Although native biological carriers have versatile advantages, utilizing them for drug delivery may not preserve the same in vivo properties. Chemical conjugation may affect the carrier's intrinsic physiochemical properties and non-covalent interaction of the carrier and its payloads may be not stable in vivo. For example, drug conjugation to the 34-Cys of albumin changes its endocytosis mechanism²³. Furthermore, the circulating half-lives of most biological carrier-based therapeutics are extended as compared to free drugs, but significantly shorter than the native biomacromolecules. There are still many challenges related to production, quality control, storage, safety and selectivity of natural protein- and polysaccharide-based drug carriers. Oral drug delivery of large-protein based drugs may have poor stability due to proteolysis and poor absorption leading to low bioavailability. Researchers have adopted encapsulation methods, cross-linkers and protease inhibitors to enhance the stability of protein-based carriers while using targeting ligands and permeability enhancers to promote drug absorption. Although there are many preclinical studies of HA-based carriers in drug delivery and tissue engineering, very few HA-based drug delivery systems have entered into clinical trials. In addition, conflicting results have been reported probably because that the effect of molecular weight (MW) on HA functions in vivo was rarely evaluated in many studies related to HA¹⁸⁵. It is reported that MW is also related to the immune-response of HA and HA with low MW seems to be immunogenic while HA at high MW does not induce immune response¹⁸⁵. On the other hand, it is known that HA containing 10–100 disaccharide units could promote tumor growth, whereas HA containing more than 100 units might inhibit tumor growth¹⁸⁶. And similar to albumin, chemical modification of HA may also influence the receptor-mediated uptake by cancer cells¹⁵¹. As a result, the properties and functions of HA still need to be fully clarified.

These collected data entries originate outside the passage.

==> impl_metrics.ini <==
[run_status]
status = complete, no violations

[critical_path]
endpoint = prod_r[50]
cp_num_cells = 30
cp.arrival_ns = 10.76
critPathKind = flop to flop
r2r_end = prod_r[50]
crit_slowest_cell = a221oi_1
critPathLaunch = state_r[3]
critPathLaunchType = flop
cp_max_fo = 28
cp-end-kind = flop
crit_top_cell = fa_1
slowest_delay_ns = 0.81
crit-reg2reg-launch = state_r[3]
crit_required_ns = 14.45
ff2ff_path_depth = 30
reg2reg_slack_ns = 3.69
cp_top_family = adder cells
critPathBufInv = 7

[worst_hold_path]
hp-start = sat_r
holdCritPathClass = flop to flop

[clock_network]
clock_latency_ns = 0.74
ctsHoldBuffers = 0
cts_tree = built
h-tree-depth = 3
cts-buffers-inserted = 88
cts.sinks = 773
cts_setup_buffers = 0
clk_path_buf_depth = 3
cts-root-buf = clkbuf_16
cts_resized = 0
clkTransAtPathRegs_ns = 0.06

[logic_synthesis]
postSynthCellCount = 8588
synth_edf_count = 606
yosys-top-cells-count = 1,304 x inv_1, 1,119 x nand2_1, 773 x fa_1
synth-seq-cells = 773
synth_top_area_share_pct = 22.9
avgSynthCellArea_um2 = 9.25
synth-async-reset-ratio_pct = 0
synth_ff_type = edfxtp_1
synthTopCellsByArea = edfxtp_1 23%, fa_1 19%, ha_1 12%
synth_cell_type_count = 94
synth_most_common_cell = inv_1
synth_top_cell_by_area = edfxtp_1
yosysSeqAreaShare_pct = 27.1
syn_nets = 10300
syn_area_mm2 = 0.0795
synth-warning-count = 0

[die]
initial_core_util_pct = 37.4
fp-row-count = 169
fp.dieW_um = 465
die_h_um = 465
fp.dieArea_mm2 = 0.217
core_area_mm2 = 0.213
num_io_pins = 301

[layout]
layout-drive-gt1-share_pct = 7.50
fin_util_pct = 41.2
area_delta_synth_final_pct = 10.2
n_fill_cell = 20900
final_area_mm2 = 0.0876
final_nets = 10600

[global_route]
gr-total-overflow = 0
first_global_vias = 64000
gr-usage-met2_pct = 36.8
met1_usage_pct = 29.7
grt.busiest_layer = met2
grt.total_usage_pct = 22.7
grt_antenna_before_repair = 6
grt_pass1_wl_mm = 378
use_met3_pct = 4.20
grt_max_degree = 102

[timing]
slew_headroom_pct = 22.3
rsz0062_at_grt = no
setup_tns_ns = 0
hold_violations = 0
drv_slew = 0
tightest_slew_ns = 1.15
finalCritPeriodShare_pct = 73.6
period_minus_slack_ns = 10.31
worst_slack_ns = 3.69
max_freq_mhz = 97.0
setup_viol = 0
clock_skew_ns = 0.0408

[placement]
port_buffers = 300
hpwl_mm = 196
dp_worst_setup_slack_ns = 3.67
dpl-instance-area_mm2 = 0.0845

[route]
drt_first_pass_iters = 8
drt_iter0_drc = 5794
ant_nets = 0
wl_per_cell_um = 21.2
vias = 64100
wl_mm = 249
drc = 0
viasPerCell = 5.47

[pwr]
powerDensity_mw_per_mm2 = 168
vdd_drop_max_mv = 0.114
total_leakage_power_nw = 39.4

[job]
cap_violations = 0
<file path="config.mk">
export PLATFORM = sky130hd
export DESIGN_NAME = lru_block_cache_tags_core
export DESIGN_NICKNAME = d
export VERILOG_FILES = /design/src/design/lbct_pkg.sv /design/src/design/lru_block_cache_tags_core.sv /design/src/design/lbct_ram.sv /design/src/design/lbct_scan.sv
export SDC_FILE = /design/constraint.sdc
export NUM_CORES = 2
export LEC_CHECK = 0
export ABC_AREA = 1
export BUFFER_PORTS_ARGS = -buffer_cell sky130_fd_sc_hd__buf_2
export CORE_ASPECT_RATIO = 0.5
export CORE_MARGIN = 4
export CORE_UTILIZATION = 41
export CTS_CLUSTER_SIZE = 30
export DETAILED_ROUTE_END_ITERATION = 8
export GPL_ROUTABILITY_DRIVEN = 0
export PLACE_DENSITY = 0.53
export SLEW_MARGIN = 20
export SYNTH_ARGS = -nofsm -noshare
export SYNTH_HDL_FRONTEND = slang
export SYNTH_SLANG_ARGS = --single-unit
</file>
<file path="constraint.sdc">
create_clock -name clk -period 6.3 [get_ports clk]
set_input_delay 0.945 -clock clk [delete_from_list [all_inputs] [get_ports clk]]
set_output_delay 0.945 -clock clk [all_outputs]
set_load 0.005 [all_outputs]
</file>
<file path="src/design/lbct_pkg.sv">
// Shared constants, types and codes for the LRU block cache tag engine.
`default_nettype none
package lbct_pkg;

  // Default sizing of the cache and the drive range.
  localparam int NUM_BUFFERS_DEF = 16;
  localparam int NUM_DRIVES_DEF  = 4;

  // Fixed field widths of the transaction payloads.
  localparam int PAGE_W   = 45;
  localparam int DRIVE_W  = 2;
  localparam int BUF_W    = 4;
  localparam int STATUS_W = 4;
  localparam int STAMP_W  = 64;
  localparam int TAG_W    = PAGE_W + DRIVE_W;

  // Function codes of an input transaction.
  typedef enum logic [1:0] {
    FN_LOOKUP = 2'd0,
    FN_FETCH  = 2'd1,
    FN_WRITE  = 2'd2,
    FN_INVAL  = 2'd3
  } func_t;

  // Status codes of a result transaction.
  localparam logic [STATUS_W-1:0] ST_HIT          = 4'd0;
  localparam logic [STATUS_W-1:0] ST_CLAIMED      = 4'd1;
  localparam logic [STATUS_W-1:0] ST_RETRY_BUSY   = 4'd2;
  localparam logic [STATUS_W-1:0] ST_RETRY_FULL   = 4'd3;
  localparam logic [STATUS_W-1:0] ST_FILLED       = 4'd4;
  localparam logic [STATUS_W-1:0] ST_FETCH_ERR    = 4'd5;
  localparam logic [STATUS_W-1:0] ST_RETRY_STALE  = 4'd6;
  localparam logic [STATUS_W-1:0] ST_PATCHED      = 4'd7;
  localparam logic [STATUS_W-1:0] ST_MARKED_STALE = 4'd8;
  localparam logic [STATUS_W-1:0] ST_NO_ENTRY     = 4'd9;
  localparam logic [STATUS_W-1:0] ST_INVALIDATED  = 4'd10;
  localparam logic [STATUS_W-1:0] ST_IGNORED      = 4'd11;
  localparam logic [STATUS_W-1:0] ST_BYPASS       = 4'd12;

  // Flags the scan unit reports to the sequencer.
  typedef struct packed {
    logic hit_found;  // a live entry matched the tag
    logic hit_busy;   // that first live match is still being fetched
    logic vic_found;  // some idle entry can be claimed
    logic vic_free;   // the chosen victim is idle and invalid
    logic drive_eq;   // the entry under evaluation belongs to the drive
  } scan_stat_t;

endpackage
`default_nettype wire

</file>
<file path="src/design/lru_block_cache_tags_core.sv">
// Top level of the LRU block cache tag and replacement engine.
//   The input channel (in_valid / in_stall) carries one request per
//   transaction: lookup, fetch done, write notify or drive invalidate.
//   The output channel (out_valid / out_stall) returns exactly one result
//   transaction per request, in order: status, entry index and evict flag.
//   cfg_wr_en / cfg_wr_data set the cache enable bit; write it only while
//   the engine is idle.
// Sequencing:
//   Lookup, write notify and invalidate on a valid drive scan all
//   NUM_BUFFERS entries, one per cycle, before the result is formed;
//   fetch done, bypass and ignored requests answer without a scan. Each
//   result passes through the output register, and a new request is taken
//   only once the result has moved there. in_stall is high while a
//   request is in work.
// Reset:
//   rst_n is synchronous and active low. It clears all valid, busy and
//   stale bits, the access clock and the output valid bit, and enables the
//   cache. The RAMs are not cleared: an entry's contents only matter once
//   it has been claimed. A stalled result holds in the output register
//   while the next request is processed up to its own result.
`default_nettype none
module lru_block_cache_tags_core #(
  parameter int NUM_BUFFERS = lbct_pkg::NUM_BUFFERS_DEF,
  parameter int NUM_DRIVES  = lbct_pkg::NUM_DRIVES_DEF
) (
  input  wire logic                           clk,
  input  wire logic                           rst_n,
  input  wire logic                           cfg_wr_en,
  input  wire logic                           cfg_wr_data,
  input  wire logic                           in_valid,
  output logic                                in_stall,
  input  wire logic [1:0]                     in_func,
  input  wire logic [lbct_pkg::DRIVE_W-1:0]   in_drive,
  input  wire logic [lbct_pkg::PAGE_W-1:0]    in_page,
  input  wire logic [lbct_pkg::BUF_W-1:0]     in_buffer_in,
  input  wire logic                           in_fetch_ok,
  output logic                                out_valid,
  input  wire logic                           out_stall,
  output logic      [lbct_pkg::STATUS_W-1:0]  out_status,
  output logic      [lbct_pkg::BUF_W-1:0]     out_buffer_out,
  output logic                                out_evicted
);

  localparam int AW = $clog2(NUM_BUFFERS);
  localparam int CW = $clog2(NUM_BUFFERS + 1);
  localparam logic [CW-1:0] NB_CNT = CW'(NUM_BUFFERS);

  typedef enum logic [3:0] {
    S_IDLE   = 4'b0001,
    S_SCAN   = 4'b0010,
    S_FINISH = 4'b0100,
    S_OUT    = 4'b1000
  } state_t;

  state_t                           state_r, state_nxt;
  logic                             cfg_en_r;
  lbct_pkg::func_t                  q_func_r, q_func_nxt;
  logic [lbct_pkg::DRIVE_W-1:0]     q_drive_r, q_drive_nxt;
  logic [lbct_pkg::PAGE_W-1:0]      q_page_r, q_page_nxt;
  logic [CW-1:0]                    cnt_r, cnt_nxt;
  logic                             ev_vld_r, ev_vld_nxt;
  logic [AW-1:0]                    ev_idx_r, ev_idx_nxt;
  logic [NUM_BUFFERS-1:0]           valid_r, valid_nxt;
  logic [NUM_BUFFERS-1:0]           busy_r, busy_nxt;
  logic [NUM_BUFFERS-1:0]           stale_r, stale_nxt;
  logic [lbct_pkg::STAMP_W-1:0]     clock_r, clock_nxt;
  logic [lbct_pkg::STATUS_W-1:0]    res_status_r, res_status_nxt;
  logic [lbct_pkg::BUF_W-1:0]       res_buf_r, res_buf_nxt;
  logic                             res_evict_r, res_evict_nxt;
  logic                             out_valid_r, out_valid_nxt;
  logic [lbct_pkg::STATUS_W-1:0]    out_status_r, out_status_nxt;
  logic [lbct_pkg::BUF_W-1:0]       out_buf_r, out_buf_nxt;
  logic                             out_evict_r, out_evict_nxt;

  logic [lbct_pkg::STAMP_W-1:0]     clock_inc;
  logic [AW-1:0]                    fidx;
  logic                             fidx_ok;
  logic                             drive_bad;
  logic                             tag_we;
  logic [AW-1:0]                    tag_waddr;
  logic [lbct_pkg::TAG_W-1:0]       tag_wdata;
  logic [lbct_pkg::TAG_W-1:0]       tag_rdata;
  logic                             stamp_we;
  logic [AW-1:0]                    stamp_waddr;
  logic [lbct_pkg::STAMP_W-1:0]     stamp_rdata;
  logic [AW-1:0]                    rd_addr;
  logic                             scan_clr;
  lbct_pkg::scan_stat_t             sc;
  logic [AW-1:0]                    hit_idx;
  logic [AW-1:0]                    vic_idx;

  assign clock_inc = clock_r + 64'd1;
  assign fidx      = AW'(in_buffer_in);
  assign fidx_ok   = 32'(in_buffer_in) < NUM_BUFFERS;
  assign drive_bad = 32'(in_drive) >= NUM_DRIVES;
  assign tag_wdata = {q_drive_r, q_page_r};
  assign rd_addr   = cnt_r[AW-1:0];

  // Tag RAM holds drive and page of each entry.
  lbct_ram #(
    .WIDTH (lbct_pkg::TAG_W),
    .DEPTH (NUM_BUFFERS)
  ) u_tag_ram (
    .clk     (clk),
    .wr_en   (tag_we),
    .wr_addr (tag_waddr),
    .wr_data (tag_wdata),
    .rd_addr (rd_addr),
    .rd_data (tag_rdata)
  );

  // Stamp RAM holds the last access time of each entry.
  lbct_ram #(
    .WIDTH (lbct_pkg::STAMP_W),
    .DEPTH (NUM_BUFFERS)
  ) u_stamp_ram (
    .clk     (clk),
    .wr_en   (stamp_we),
    .wr_addr (stamp_waddr),
    .wr_data (clock_inc),
    .rd_addr (rd_addr),
    .rd_data (stamp_rdata)
  );

  // Shared per-entry compare unit.
  lbct_scan #(
    .NUM_BUFFERS (NUM_BUFFERS)
  ) u_scan (
    .clk       (clk),
    .rst_n     (rst_n),
    .clr       (scan_clr),
    .ev_vld    (ev_vld_r),
    .ev_idx    (ev_idx_r),
    .ent_page  (tag_rdata[lbct_pkg::PAGE_W-1:0]),
    .ent_drive (tag_rdata[lbct_pkg::TAG_W-1:lbct_pkg::PAGE_W]),
    .ent_stamp (stamp_rdata),
    .ent_valid (valid_r[ev_idx_r]),
    .ent_busy  (busy_r[ev_idx_r]),
    .q_page    (q_page_r),
    .q_drive   (q_drive_r),
    .stat      (sc),
    .hit_idx   (hit_idx),
    .vic_idx   (vic_idx)
  );

  // Sequencer and entry state updates.
  always_comb begin
    state_nxt      = state_r;
    q_func_nxt     = q_func_r;
    q_drive_nxt    = q_drive_r;
    q_page_nxt     = q_page_r;
    cnt_nxt        = cnt_r;
    ev_vld_nxt     = 1'b0;
    ev_idx_nxt     = ev_idx_r;
    valid_nxt      = valid_r;
    busy_nxt       = busy_r;
    stale_nxt      = stale_r;
    clock_nxt      = clock_r;
    res_status_nxt = res_status_r;
    res_buf_nxt    = res_buf_r;
    res_evict_nxt  = res_evict_r;
    out_valid_nxt  = out_valid_r;
    out_status_nxt = out_status_r;
    out_buf_nxt    = out_buf_r;
    out_evict_nxt  = out_evict_r;
    tag_we         = 1'b0;
    tag_waddr      = vic_idx;
    stamp_we       = 1'b0;
    stamp_waddr    = hit_idx;
    scan_clr       = 1'b0;

    // The receiver takes the pending result.
    if (out_valid_r && !out_stall) begin
      out_valid_nxt = 1'b0;
    end

    case (state_r)
      S_IDLE: begin
        if (in_valid) begin
          q_func_nxt    = lbct_pkg::func_t'(in_func);
          q_drive_nxt   = in_drive;
          q_page_nxt    = in_page;
          res_buf_nxt   = '0;
          res_evict_nxt = 1'b0;
          state_nxt     = S_OUT;
          if (!cfg_en_r) begin
            res_status_nxt = lbct_pkg::ST_BYPASS;
          end else if (lbct_pkg::func_t'(in_func) == lbct_pkg::FN_FETCH) begin
            // Fetch completion needs no scan: only the named entry changes.
            if (!fidx_ok || !busy_r[fidx]) begin
              res_status_nxt = lbct_pkg::ST_IGNORED;
            end else begin
              busy_nxt[fidx] = 1'b0;
              if (!in_fetch_ok) begin
                res_status_nxt = lbct_pkg::ST_FETCH_ERR;
              end else if (stale_r[fidx]) begin
                stale_nxt[fidx] = 1'b0;
                res_status_nxt  = lbct_pkg::ST_RETRY_STALE;
              end else begin
                clock_nxt       = clock_inc;
                stamp_we        = 1'b1;
                stamp_waddr     = fidx;
                valid_nxt[fidx] = 1'b1;
                res_status_nxt  = lbct_pkg::ST_FILLED;
                res_buf_nxt     = lbct_pkg::BUF_W'(fidx);
              end
            end
          end else if (drive_bad) begin
            res_status_nxt = lbct_pkg::ST_IGNORED;
          end else begin
            scan_clr  = 1'b1;
            cnt_nxt   = '0;
            state_nxt = S_SCAN;
          end
        end
      end

      S_SCAN: begin
        // Issue one RAM read per cycle; each entry is evaluated in the cycle after its read.
        if (cnt_r < NB_CNT) begin
          ev_vld_nxt = 1'b1;
          ev_idx_nxt = cnt_r[AW-1:0];
          cnt_nxt    = cnt_r + CW'(1);
        end else if (!ev_vld_r) begin
          state_nxt = S_FINISH;
        end
        // Drive invalidation clears entries as they pass.
        if (ev_vld_r && q_func_r == lbct_pkg::FN_INVAL && sc.drive_eq) begin
          valid_nxt[ev_idx_r] = 1'b0;
        end
      end

      S_FINISH: begin
        state_nxt = S_OUT;
        case (q_func_r)
          lbct_pkg::FN_LOOKUP: begin
            if (sc.hit_found) begin
              if (sc.hit_busy) begin
                res_status_nxt = lbct_pkg::ST_RETRY_BUSY;
              end else begin
                clock_nxt      = clock_inc;
                stamp_we       = 1'b1;
                stamp_waddr    = hit_idx;
                res_status_nxt = lbct_pkg::ST_HIT;
                res_buf_nxt    = lbct_pkg::BUF_W'(hit_idx);
              end
            end else if (!sc.vic_found) begin
              res_status_nxt = lbct_pkg::ST_RETRY_FULL;
            end else begin
              // Claim the victim and start its fetch.
              tag_we             = 1'b1;
              tag_waddr          = vic_idx;
              valid_nxt[vic_idx] = 1'b0;
              busy_nxt[vic_idx]  = 1'b1;
              stale_nxt[vic_idx] = 1'b0;
              res_status_nxt     = lbct_pkg::ST_CLAIMED;
              res_buf_nxt        = lbct_pkg::BUF_W'(vic_idx);
              res_evict_nxt      = !sc.vic_free;
            end
          end
          lbct_pkg::FN_WRITE: begin
            if (sc.hit_found) begin
              if (sc.hit_busy) begin
                stale_nxt[hit_idx] = 1'b1;
                res_status_nxt     = lbct_pkg::ST_MARKED_STALE;
              end else begin
                res_status_nxt = lbct_pkg::ST_PATCHED;
                res_buf_nxt    = lbct_pkg::BUF_W'(hit_idx);
              end
            end else begin
              res_status_nxt = lbct_pkg::ST_NO_ENTRY;
            end
          end
          lbct_pkg::FN_INVAL: begin
            res_status_nxt = lbct_pkg::ST_INVALIDATED;
          end
          default: begin
            res_status_nxt = lbct_pkg::ST_IGNORED;
          end
        endcase
      end

      S_OUT: begin
        // Move the result into the output register once it is free.
        if (!out_valid_r || !out_stall) begin
          out_valid_nxt  = 1'b1;
          out_status_nxt = res_status_r;
          out_buf_nxt    = res_buf_r;
          out_evict_nxt  = res_evict_r;
          state_nxt      = S_IDLE;
        end
      end

      default: begin
        state_nxt = S_IDLE;
      end
    endcase
  end

  // Control state with reset, payload without.
  always_ff @(posedge clk) begin
    if (!rst_n) begin
      state_r     <= S_IDLE;
      cfg_en_r    <= 1'b1;
      cnt_r       <= '0;
      ev_vld_r    <= 1'b0;
      valid_r     <= '0;
      busy_r      <= '0;
      stale_r     <= '0;
      clock_r     <= '0;
      out_valid_r <= 1'b0;
    end else begin
      state_r     <= state_nxt;
      if (cfg_wr_en) begin
        cfg_en_r <= cfg_wr_data;
      end
      cnt_r       <= cnt_nxt;
      ev_vld_r    <= ev_vld_nxt;
      valid_r     <= valid_nxt;
      busy_r      <= busy_nxt;
      stale_r     <= stale_nxt;
      clock_r     <= clock_nxt;
      out_valid_r <= out_valid_nxt;
    end
    q_func_r     <= q_func_nxt;
    q_drive_r    <= q_drive_nxt;
    q_page_r     <= q_page_nxt;
    ev_idx_r     <= ev_idx_nxt;
    res_status_r <= res_status_nxt;
    res_buf_r    <= res_buf_nxt;
    res_evict_r  <= res_evict_nxt;
    out_status_r <= out_status_nxt;
    out_buf_r    <= out_buf_nxt;
    out_evict_r  <= out_evict_nxt;
  end

  assign in_stall       = (state_r != S_IDLE);
  assign out_valid      = out_valid_r;
  assign out_status     = out_status_r;
  assign out_buffer_out = out_buf_r;
  assign out_evicted    = out_evict_r;

endmodule
`default_nettype wire

</file>
<file path="src/design/lbct_ram.sv">
// Generic simple dual-port RAM with one write port and a registered read port.
`default_nettype none
module lbct_ram #(
  parameter int WIDTH = 8,
  parameter int DEPTH = 16
) (
  input  wire logic                     clk,
  input  wire logic                     wr_en,
  input  wire logic [$clog2(DEPTH)-1:0] wr_addr,
  input  wire logic [WIDTH-1:0]         wr_data,
  input  wire logic [$clog2(DEPTH)-1:0] rd_addr,
  output logic      [WIDTH-1:0]         rd_data
);

  logic [WIDTH-1:0] mem_r [DEPTH];
  logic [WIDTH-1:0] rd_data_r;

  // Write and registered read.
  always_ff @(posedge clk) begin
    if (wr_en) begin
      mem_r[wr_addr] <= wr_data;
    end
    rd_data_r <= mem_r[rd_addr];
  end

  assign rd_data = rd_data_r;

endmodule
`default_nettype wire

</file>
<file path="src/design/lbct_scan.sv">
// Scan unit: evaluates one entry per cycle for tag match and victim choice.
`default_nettype none
module lbct_scan #(
  parameter int NUM_BUFFERS = lbct_pkg::NUM_BUFFERS_DEF
) (
  input  wire logic                            clk,
  input  wire logic                            rst_n,
  input  wire logic                            clr,
  input  wire logic                            ev_vld,
  input  wire logic [$clog2(NUM_BUFFERS)-1:0]  ev_idx,
  input  wire logic [lbct_pkg::PAGE_W-1:0]     ent_page,
  input  wire logic [lbct_pkg::DRIVE_W-1:0]    ent_drive,
  input  wire logic [lbct_pkg::STAMP_W-1:0]    ent_stamp,
  input  wire logic                            ent_valid,
  input  wire logic                            ent_busy,
  input  wire logic [lbct_pkg::PAGE_W-1:0]     q_page,
  input  wire logic [lbct_pkg::DRIVE_W-1:0]    q_drive,
  output lbct_pkg::scan_stat_t                 stat,
  output logic      [$clog2(NUM_BUFFERS)-1:0]  hit_idx,
  output logic      [$clog2(NUM_BUFFERS)-1:0]  vic_idx
);

  localparam int AW = $clog2(NUM_BUFFERS);

  logic                         hit_found_r, hit_found_nxt;
  logic                         hit_busy_r, hit_busy_nxt;
  logic [AW-1:0]                hit_idx_r, hit_idx_nxt;
  logic                         vic_found_r, vic_found_nxt;
  logic                         vic_free_r, vic_free_nxt;
  logic [AW-1:0]                vic_idx_r, vic_idx_nxt;
  logic [lbct_pkg::STAMP_W-1:0] vic_stamp_r, vic_stamp_nxt;
  logic                         drive_eq;
  logic                         live;
  logic                         older;

  // Tag compare; an idle invalid entry never matches.
  assign drive_eq = (ent_drive == q_drive);
  assign live     = drive_eq && (ent_page == q_page) && (ent_busy || ent_valid);
  assign older    = (ent_stamp < vic_stamp_r);

  // Accumulate the first live match and the replacement victim.
  always_comb begin
    hit_found_nxt = hit_found_r;
    hit_busy_nxt  = hit_busy_r;
    hit_idx_nxt   = hit_idx_r;
    vic_found_nxt = vic_found_r;
    vic_free_nxt  = vic_free_r;
    vic_idx_nxt   = vic_idx_r;
    vic_stamp_nxt = vic_stamp_r;
    if (clr) begin
      hit_found_nxt = 1'b0;
      hit_busy_nxt  = 1'b0;
      vic_found_nxt = 1'b0;
      vic_free_nxt  = 1'b0;
    end else if (ev_vld) begin
      if (!hit_found_r && live) begin
        hit_found_nxt = 1'b1;
        hit_busy_nxt  = ent_busy;
        hit_idx_nxt   = ev_idx;
      end
      // The first idle invalid entry wins outright; before one shows up
      // the oldest idle valid entry is kept, lowest index on a tie.
      if (!ent_busy && !vic_free_r) begin
        if (!ent_valid) begin
          vic_found_nxt = 1'b1;
          vic_free_nxt  = 1'b1;
          vic_idx_nxt   = ev_idx;
        end else if (!vic_found_r || older) begin
          vic_found_nxt = 1'b1;
          vic_idx_nxt   = ev_idx;
          vic_stamp_nxt = ent_stamp;
        end
      end
    end
  end

  always_ff @(posedge clk) begin
    if (!rst_n) begin
      hit_found_r <= 1'b0;
      hit_busy_r  <= 1'b0;
      vic_found_r <= 1'b0;
      vic_free_r  <= 1'b0;
    end else begin
      hit_found_r <= hit_found_nxt;
      hit_busy_r  <= hit_busy_nxt;
      vic_found_r <= vic_found_nxt;
      vic_free_r  <= vic_free_nxt;
    end
    hit_idx_r   <= hit_idx_nxt;
    vic_idx_r   <= vic_idx_nxt;
    vic_stamp_r <= vic_stamp_nxt;
  end

  assign stat.hit_found = hit_found_r;
  assign stat.hit_busy  = hit_busy_r;
  assign stat.vic_found = vic_found_r;
  assign stat.vic_free  = vic_free_r;
  assign stat.drive_eq  = drive_eq;
  assign hit_idx        = hit_idx_r;
  assign vic_idx        = vic_idx_r;

endmodule
`default_nettype wire

</file>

Therefore, future research should be aimed at developing therapies that can utilize the advantages of biological carrier in full measure to gain best results. Selective tissue distribution, cell type-specific targeting of the biomacromolecule-based carriers should be explored and technologies that permit the easy production and good quality of the protein- and polysaccharide- carriers should be developed¹⁸⁷.

Up to now, only several biological carrier-based therapeutics have been approved for clinical use. Thus more effort should be made to accelerate the translation of research findings from laboratory to clinic，which requires close cooperation of pharmacists，materials scientists and clinical doctors. Biological carrier systems that can be administrated in multiple routes should be designed, which is intended to meet the clinical demand and ensure patient compliance. In summary，there is a promising future for the clinical application of natural biological drug carriers.